Now, that was a commitment service held in Union Station in Chicago that nobody knew about but this man and God. But God picked that man up and began to use him in remarkable ways. He has traveled the world and has touched hundreds of lives because God used him that way. If you want to stand where you are now and draw a little mark on the floor with your toe, that's fine. Give yourself to God, if that is what you want. He doesn't make anybody do this. That is why Paul puts it in these terms: "I beseech you, brothers, I beg you. It is the logical outcome of your life, the only thing that makes sense." But will you give yourself to him, so you can never forget that you did it right here and right now? Every time you come back to this spot you will think about it. "This is where I gave myself to God. This is where I said he had a right to use me. He can use my body and all that I am for the rest of my life."

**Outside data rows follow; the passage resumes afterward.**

File: src/rtl/txdma_req_decode.sv
module txdma_req_decode #(
    parameter int NUM_CH   = 4,
    parameter int CH_IDX_W = 3
) (
    input  logic                req_valid,
    input  logic                req_write,
    input  logic [CH_IDX_W-1:0] req_chan,
    output logic                chan_ok,
    output logic [NUM_CH-1:0]   wr_sel
);
    localparam int PAD_W = 32 - CH_IDX_W;

    assign chan_ok = ({{PAD_W{1'b0}}, req_chan} < NUM_CH);

    for (genvar i = 0; i < NUM_CH; i++) begin : g_sel
        assign wr_sel[i] = req_valid && req_write && chan_ok &&
                           (req_chan == CH_IDX_W'(i));
    end
endmodule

Some of you have already done this, and I am not asking you to do it again, unless you feel that you need to renew that. But for those of you who have never given yourself to God, this is the place. I beg you, brothers, to present your bodies as living sacrifices unto him. Be not conformed to this world, but be transformed by the renewing of your minds, and you will prove that God's will is not only good, but it is acceptable and perfect, as well.
Prayer
Our Father, you know what each heart here is saying and thinking before you. As you read our hearts now, Father, as you hear a cry that says,
"That's what I want to do with my life. I want to be your man. I want to join the pioneers. I don't want to settle down and be a religious settler trying to enjoy the same comfort and self-indulgence and ease that the world around me is enjoying, but covered over with a religious glaze. I want to be a man or woman out on the firing line, out in the frontier, living life as you want it to be lived, challenging the forces around and resisting the brainwashing of the world. Lord, I give myself to you for that reason. Take me and use me just as you please."
Lord, wherever you hear that cry, we pray that you will help that person to understand that this is exactly what you are doing, that you mean this, that you will take them and use their lives for your glory. May this moment never be forgotten. We ask in Jesus' name, Amen.